What must be returned is the number of lines in the records holding the word "flow", with no other text.
___ Data
## design/flow/config.mk

```make
export PLATFORM = sky130hd
export DESIGN_NAME = bnn_layer0
export DESIGN_NICKNAME = bnn_layer0
export VERILOG_FILES = /design/flow/design.v
export SDC_FILE = /design/flow/constraint.sdc
export NUM_CORES = 4
export LEC_CHECK = 0
export CAP_MARGIN = 35
export CELL_PAD_IN_SITES_DETAIL_PLACEMENT = 1
export CORE_MARGIN = 2
export CORE_UTILIZATION = 40
export GPL_ROUTABILITY_DRIVEN = 0
export PLACE_DENSITY = 0.6
export SLEW_MARGIN = 20
```

## design/flow/constraint.sdc

```tcl
create_clock -name core_clock -period 6.0 [get_ports {clk}]
set_input_delay 1.2000 -clock core_clock [delete_from_list [all_inputs] [get_ports {clk}]]
set_output_delay 1.2000 -clock core_clock [all_outputs]
set_load 0.01 [all_outputs]
```

## design/flow/design.v

```verilog
`timescale 1ns / 1ps
module bnn_core #(
    parameter  STRIDE = 1,
    parameter  IN_CHANNEL = 3,
    parameter  OUT_CHANNEL = 3,
    parameter  WEGT_WIDTH = 3,
    parameter  IN_DATA_WIDTH = 28,
    parameter  IN_DATA_1CH = IN_DATA_WIDTH ** 2,
    parameter  IN_DATA_SIZE = IN_DATA_1CH * IN_CHANNEL,
    parameter  WEGT_1CH = WEGT_WIDTH ** 2,
    parameter  WEGT_SIZE = WEGT_1CH * IN_CHANNEL,
    parameter  WEGTS_SIZE = OUT_CHANNEL * WEGT_SIZE,
    parameter  OUT_DATA_WIDTH = (IN_DATA_WIDTH - WEGT_WIDTH) / STRIDE +1,
    parameter  OUT_DATA_1CH = OUT_DATA_WIDTH ** 2,
    parameter  OUT_DATA_SIZE = OUT_CHANNEL * OUT_DATA_1CH,
    parameter  NUM_BUF = WEGT_WIDTH * IN_CHANNEL,
    parameter CORE_DELAY = 5
)(
	input	wire	                    clk,
	input	wire	                    reset_n,
    input   wire [WEGT_SIZE -1: 0]      i_weight,       
    input   wire [IN_DATA_WIDTH -1:0]   i_data,         
    input   wire                        i_valid,
    input   wire [CORE_DELAY - 1 : 0]   i_calc_valid,
	output  reg                         o_valid,
	output  reg  [OUT_DATA_WIDTH -1: 0] o_result        
    );
reg [1 : 0] core_channel_cnt;
always @(posedge clk or negedge reset_n) begin
    if(!reset_n) begin
        core_channel_cnt <= 0;
    end
    else if(i_valid) begin
        if(core_channel_cnt == 2) begin
            core_channel_cnt <= 0;
        end
        else begin
            core_channel_cnt <= core_channel_cnt + 1;
        end
    end
    else begin
        core_channel_cnt <= 0;
    end
end
integer i, j;
reg [IN_DATA_WIDTH - 1 : 0] r_input_mem_data [NUM_BUF - 1 : 0];
always @(posedge clk or negedge reset_n) begin
	if(!reset_n) begin
		for(i = 0; i < NUM_BUF; i = i + 1) begin
			r_input_mem_data[i] <= {IN_DATA_WIDTH{1'b0}};
		end
	end
	else if(i_valid && core_channel_cnt == 0) begin		 
		for(i = 0; i < IN_CHANNEL; i = i + 1) begin
			r_input_mem_data[i * WEGT_WIDTH] 	    <= r_input_mem_data[i * WEGT_WIDTH + 1];
			r_input_mem_data[i * WEGT_WIDTH + 1] 	<= r_input_mem_data[i * WEGT_WIDTH + 2];
		end
		r_input_mem_data[2] <= i_data;
		r_input_mem_data[5] <= 0;
		r_input_mem_data[8] <= 0;
	end
	else if(i_valid) begin
		r_input_mem_data[core_channel_cnt * WEGT_WIDTH + 2] <= i_data;
	end
end
reg [WEGT_SIZE - 1 : 0] r_weight;
always @(posedge clk or negedge reset_n) begin
    if(!reset_n) begin
        r_weight <= {WEGT_SIZE{1'b0}};
    end
    else if(i_valid) begin
        r_weight <= i_weight;
    end
end
wire [WEGT_SIZE - 1 : 0] sliced_input [OUT_DATA_WIDTH - 1 : 0];
genvar a,b,c;
generate
	for(a = 0; a < OUT_DATA_WIDTH; a = a + 1) begin
		for(b = 0; b < IN_CHANNEL; b = b + 1) begin
			for(c = 0; c < WEGT_WIDTH; c = c + 1) begin
				assign sliced_input[a][(WEGT_SIZE - 1) - b * WEGT_1CH - c * WEGT_WIDTH -: WEGT_WIDTH] 
				= r_input_mem_data[b * WEGT_WIDTH + c][(IN_DATA_WIDTH - 1) - a -: WEGT_WIDTH];
			end
		end
	end
endgenerate
reg [WEGT_SIZE - 1 : 0 ] r_sliced_input [OUT_DATA_WIDTH - 1 : 0];
always @(posedge clk or negedge reset_n) begin
	if(!reset_n) begin
		for(i = 0; i < OUT_DATA_WIDTH; i = i + 1) begin
			r_sliced_input[i] <= {WEGT_SIZE{1'b0}};
		end
	end
	else if(i_calc_valid[1]) begin
		for(i = 0; i < OUT_DATA_WIDTH; i = i + 1) begin
			r_sliced_input[i] <= sliced_input[i];
		end
	end
end
wire [WEGT_SIZE - 1 : 0] xnor_result [OUT_DATA_WIDTH - 1 : 0];
genvar d;
generate
	for(d = 0; d < OUT_DATA_WIDTH; d = d + 1) begin
		assign xnor_result[d] = ~ (r_sliced_input[d] ^ r_weight);
	end
endgenerate
reg [WEGT_SIZE - 1 : 0] r_xnor_result [OUT_DATA_WIDTH - 1 : 0];
always @(posedge clk or negedge reset_n) begin
	if(!reset_n) begin
		for(i = 0; i < OUT_DATA_WIDTH; i = i + 1) begin
			r_xnor_result[i] <= {WEGT_SIZE{1'b0}};
		end
	end
	else if(i_calc_valid[2]) begin
		for(i = 0; i < OUT_DATA_WIDTH; i = i + 1) begin
			r_xnor_result[i] <= xnor_result[i];
		end
	end
end
reg [4 : 0] popcnt_result [OUT_DATA_WIDTH - 1 : 0];
always @(*) begin
	for(i = 0; i < OUT_DATA_WIDTH; i = i + 1) begin
		popcnt_result[i] = 0;
		for(j = 0; j < WEGT_SIZE; j = j + 1) begin
			popcnt_result[i] = popcnt_result[i] + r_xnor_result[i][j];
		end
	end
end
reg [4 : 0] r_popcnt_result [OUT_DATA_WIDTH - 1 : 0];
always @(posedge clk or negedge reset_n) begin
	if(!reset_n) begin
		for(i = 0; i < OUT_DATA_WIDTH; i = i + 1) begin
			r_popcnt_result[i] <= {WEGT_SIZE{1'b0}};
		end
	end
	else if(i_calc_valid[3]) begin
		for(i = 0; i < OUT_DATA_WIDTH; i = i + 1) begin
			r_popcnt_result[i] <= popcnt_result[i];
		end
	end
end
wire [OUT_DATA_WIDTH - 1 : 0] result;
genvar e;
generate
	for(e = 0; e < OUT_DATA_WIDTH; e = e + 1) begin
		assign result[(OUT_DATA_WIDTH - 1) - e] = (r_popcnt_result[e] << 1) > WEGT_SIZE ? 1 : 0;
	end
endgenerate
always @(posedge clk or negedge reset_n) begin
	if(!reset_n) begin
		o_result <= {WEGT_SIZE{1'b0}};
	end
	else if(i_calc_valid[4]) begin
		o_result <= result;
	end
end
always @(posedge clk or negedge reset_n) begin
    if(!reset_n) begin
        o_valid <= 0;
    end
    else begin
        o_valid <= i_calc_valid[4];
    end
end
endmodule
`timescale 1ns / 1ps
module bnn_layer
#(
	parameter CNT_BIT = 31,
	parameter IN_MEM_DWIDTH = 28,
	parameter IN_MEM_AWIDTH = 7,
	parameter IN_MEM_DEPTH  = 84,
	parameter WEGT_MEM_DWIDTH = 27,
	parameter WEGT_MEM_AWIDTH = 2,
	parameter WEGT_MEM_DEPTH  = 3,
	parameter OUT_MEM_DWIDTH = 26,
	parameter OUT_MEM_AWIDTH = 5,
	parameter OUT_MEM_DEPTH  = 78,
    parameter  STRIDE = 1,
    parameter  IN_CHANNEL = 3,
    parameter  OUT_CHANNEL = 3,
    parameter  WEGT_WIDTH = 3,
    parameter  IN_DATA_WIDTH = 28,
    parameter  IN_DATA_1CH = IN_DATA_WIDTH ** 2,
    parameter  IN_DATA_SIZE = IN_DATA_1CH * IN_CHANNEL,  
    parameter  WEGT_1CH = WEGT_WIDTH ** 2,
    parameter  WEGT_SIZE = WEGT_1CH * IN_CHANNEL,
    parameter  WEGTS_SIZE = OUT_CHANNEL * WEGT_SIZE,
    parameter  OUT_DATA_WIDTH = (IN_DATA_WIDTH - WEGT_WIDTH) / STRIDE +1,
    parameter  OUT_DATA_1CH = OUT_DATA_WIDTH ** 2,
    parameter  OUT_DATA_SIZE = OUT_CHANNEL * OUT_DATA_1CH,
    parameter  NUM_BUF = WEGT_WIDTH * IN_CHANNEL,
    parameter  STATE_WIDTH = 3,
    parameter  CORE_DELAY = 5
)
(
    input 				        clk,
    input 				        reset_n,
	input 				        i_run,
	input  [CNT_BIT-1:0]	    i_num_cnt,
	output   			        o_idle,
	output   			        o_read,
	output                      o_write,
	output  			        o_done,
	output[IN_MEM_AWIDTH-1:0] 	addr_input,
	output 				        ce_input,
	output 				        we_input,
	input [IN_MEM_DWIDTH-1:0]   q_input,
	output[IN_MEM_DWIDTH-1:0] 	d_input,
	output[WEGT_MEM_AWIDTH-1:0] addr_weight,
	output 				        ce_weight,
	output 				        we_weight,
	input [WEGT_MEM_DWIDTH-1:0] q_weight,
	output[WEGT_MEM_DWIDTH-1:0] d_weight,
    output[OUT_MEM_AWIDTH-1:0] 	addr_output,
	output 				        ce_output,
	output 				        we_output,
	input [OUT_MEM_DWIDTH-1:0]  q_output,
	output[OUT_MEM_DWIDTH-1:0] 	d_output
    );
localparam S_IDLE	= 2'b00;
localparam S_RUN	= 2'b01;
localparam S_DONE  	= 2'b10;
reg [1:0] c_state_read;  
reg [1:0] n_state_read;  
reg [1:0] c_state_write;  
reg [1:0] n_state_write;  
wire      is_write_start;
wire      calc_valid;
wire      out_channel_end;
wire      wegt_read;
wire      result_valid;
wire	  is_write_done;
wire	  is_read_done;
always @(posedge clk or negedge reset_n) begin
    if(!reset_n) begin
		c_state_read <= S_IDLE;
    end else begin
		c_state_read <= n_state_read;
    end
end
always @(posedge clk or negedge reset_n) begin
    if(!reset_n) begin
		c_state_write <= S_IDLE;
    end else begin
		c_state_write <= n_state_write;
    end
end
always @(*) 
begin
	n_state_read = c_state_read;  
	case(c_state_read)
	S_IDLE	: if(i_run)
				n_state_read = S_RUN;
	S_RUN   : if(is_read_done)
				n_state_read = S_DONE;
	S_DONE	: n_state_read 	 = S_IDLE;
	endcase
end 
always @(*) 
begin
	n_state_write = c_state_write;  
	case(c_state_write)
	S_IDLE	: if(is_write_start)
				n_state_write = S_RUN;
	S_RUN   : if(is_write_done)
				n_state_write = S_DONE;
	S_DONE	: n_state_write   = S_IDLE;
	endcase
end 
assign o_idle 		= (c_state_read == S_IDLE) && (c_state_write == S_IDLE);
assign o_read 		= (c_state_read == S_RUN);
assign o_write 		= (c_state_write == S_RUN);
assign o_done 		= (c_state_write == S_DONE);  
reg [CNT_BIT-1:0] num_cnt;
reg [3:0] o_write_cnt;
always @(posedge clk or negedge reset_n) begin
    if(!reset_n) begin
        num_cnt <= 0;  
    end else if (i_run) begin
        num_cnt <= i_num_cnt;
	end else if (o_done) begin
		num_cnt <= 0;
	end
end
reg [1:0] in_channel_cnt;
always @(posedge clk or negedge reset_n) begin	 
	if(!reset_n) begin
		in_channel_cnt <= 1;
	end
	else if(in_channel_cnt >= 2) begin
		in_channel_cnt <= 0;
	end
	else if(o_read) begin
		in_channel_cnt <= in_channel_cnt + 1;
	end
end
reg [2 : 0] out_channel_cnt;
always @(posedge clk or negedge reset_n) begin
	if(!reset_n) begin
		out_channel_cnt <= 0;
	end
	else if(out_channel_end) begin
		out_channel_cnt <= out_channel_cnt + 1;
	end
	else if(out_channel_cnt == OUT_CHANNEL) begin
		out_channel_cnt <= 0;
	end
end
reg [IN_DATA_WIDTH - 1 : 0] row_cnt;
always @(posedge clk or negedge reset_n) begin	
	if(!reset_n) begin
		row_cnt <= 0;
	end
	else if(row_cnt >= IN_DATA_WIDTH) begin
		row_cnt <= 0;
	end
	else if(o_read && in_channel_cnt == 2) begin
		row_cnt <= row_cnt + 1;
	end
end
reg [CORE_DELAY - 1 : 0] r_calc_valid;
always @(posedge clk or negedge reset_n) begin
	if(!reset_n) begin
		r_calc_valid <= {CORE_DELAY{1'b0}};
	end
	else begin
		r_calc_valid <= {r_calc_valid[CORE_DELAY - 2 : 0],{calc_valid}};
	end
end
reg [CNT_BIT-1:0] addr_cnt_read_input;
reg [CNT_BIT-1:0] addr_cnt_read_weight; 
reg [CNT_BIT-1:0] addr_cnt_write;
assign is_read_done  = o_read  && (out_channel_cnt == OUT_CHANNEL - 1) && out_channel_end ;
assign is_write_done = o_write && (addr_cnt_write == OUT_MEM_DEPTH - 1) && (|r_calc_valid == 0);
assign calc_valid	= o_read && (in_channel_cnt == 0) && (row_cnt > 2);
assign out_channel_end = (addr_cnt_read_input == IN_MEM_DEPTH - 1); 
assign wegt_read    = o_read && (out_channel_cnt > 0) && (in_channel_cnt == 0) &&(row_cnt == 2);
always @(posedge clk or negedge reset_n) begin
    if(!reset_n) begin
        addr_cnt_read_input <= 0;  
    end else if (is_read_done | out_channel_end) begin
        addr_cnt_read_input <= 0; 
    end else if (o_read) begin
        addr_cnt_read_input <= IN_DATA_WIDTH * in_channel_cnt + row_cnt;
	end
end
always @(posedge clk or negedge reset_n) begin
    if(!reset_n) begin
        addr_cnt_read_weight <= 0;  
    end else if (is_read_done) begin
        addr_cnt_read_weight <= 0; 
    end else if (wegt_read) begin
        addr_cnt_read_weight <= addr_cnt_read_weight + 1;
	end
end
always @(posedge clk or negedge reset_n) begin
    if(!reset_n) begin
        addr_cnt_write <= 0;  
    end else if (is_write_done) begin
        addr_cnt_write <= 0; 
    end else if (o_write && result_valid ) begin
        addr_cnt_write <= addr_cnt_write + 1;
	end
end
reg  r_valid;
always @(posedge clk or negedge reset_n) begin
    if(!reset_n) begin
        r_valid <= {IN_MEM_DWIDTH{1'b0}};  
    end else begin
	    r_valid <= o_read;  
    end
end
assign addr_input 	= addr_cnt_read_input;
assign ce_input 	= o_read;
assign we_input 	= 1'b0;  
assign d_input		= {IN_MEM_DWIDTH{1'b0}};  
wire [IN_MEM_DWIDTH - 1 : 0]    input_mem_data;
assign input_mem_data = q_input;
assign addr_weight 	= addr_cnt_read_weight;
assign ce_weight 	= o_read;    
assign we_weight 	= 1'b0;  
assign d_weight		= {IN_MEM_DWIDTH{1'b0}};  
wire [WEGT_MEM_DWIDTH - 1:0] 	weight_mem_data;
assign weight_mem_data = q_weight; 
wire [OUT_MEM_DWIDTH-1:0] w_result;
bnn_core #(
.WEGT_WIDTH     (WEGT_WIDTH),
.IN_DATA_WIDTH  (IN_DATA_WIDTH),
.STRIDE         (STRIDE),
.IN_CHANNEL     (IN_CHANNEL),
.OUT_CHANNEL    (OUT_CHANNEL)
) u_bnn_core (
.clk            (clk),
.reset_n        (reset_n),
.i_weight       (weight_mem_data),
.i_data         (input_mem_data),
.i_valid	    (r_valid),
.i_calc_valid   (r_calc_valid),
.o_valid        (result_valid),
.o_result       (w_result)
);
assign is_write_start = r_calc_valid[4];
assign addr_output 	= addr_cnt_write;
assign ce_output 	= o_write && result_valid;
assign we_output 	= o_write;
assign d_output		= w_result;
endmodule
module bnn_layer0 (
    input  wire        clk,
    input  wire        reset_n,
    input  wire        i_run,
    output wire        o_idle,
    output wire        o_done,
    output wire [6:0]  addr_input,
    output wire        ce_input,
    input  wire [27:0] q_input,
    output wire [1:0]  addr_weight,
    output wire        ce_weight,
    input  wire [26:0] q_weight,
    output wire [6:0]  addr_output,
    output wire        we_output,
    output wire [25:0] d_output
);
wire        w_read, w_write;
wire        w_we_input, w_we_weight, w_ce_output, w_we_output;
wire [27:0] w_d_input;
wire [26:0] w_d_weight;
bnn_layer #(
    .CNT_BIT         (31),
    .IN_MEM_DWIDTH   (28),
    .IN_MEM_AWIDTH   (7),
    .IN_MEM_DEPTH    (84),
    .WEGT_MEM_DWIDTH (27),
    .WEGT_MEM_AWIDTH (2),
    .WEGT_MEM_DEPTH  (3),
    .OUT_MEM_DWIDTH  (26),
    .OUT_MEM_AWIDTH  (7),
    .OUT_MEM_DEPTH   (78),
    .WEGT_WIDTH      (3),
    .IN_DATA_WIDTH   (28),
    .STRIDE          (1),
    .IN_CHANNEL      (3),
    .OUT_CHANNEL     (3)
) u_bnn_layer (
    .clk         (clk),
    .reset_n     (reset_n),
    .i_run       (i_run),
    .i_num_cnt   (31'd84),
    .o_idle      (o_idle),
    .o_read      (w_read),
    .o_write     (w_write),
    .o_done      (o_done),
    .addr_input  (addr_input),
    .ce_input    (ce_input),
    .we_input    (w_we_input),
    .q_input     (q_input),
    .d_input     (w_d_input),
    .addr_weight (addr_weight),
    .ce_weight   (ce_weight),
    .we_weight   (w_we_weight),
    .q_weight    (q_weight),
    .d_weight    (w_d_weight),
    .addr_output (addr_output),
    .ce_output   (w_ce_output),
    .we_output   (w_we_output),
    .q_output    (26'd0),
    .d_output    (d_output)
);
assign we_output = w_ce_output & w_we_output;
endmodule
```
______
(Expected answer): 5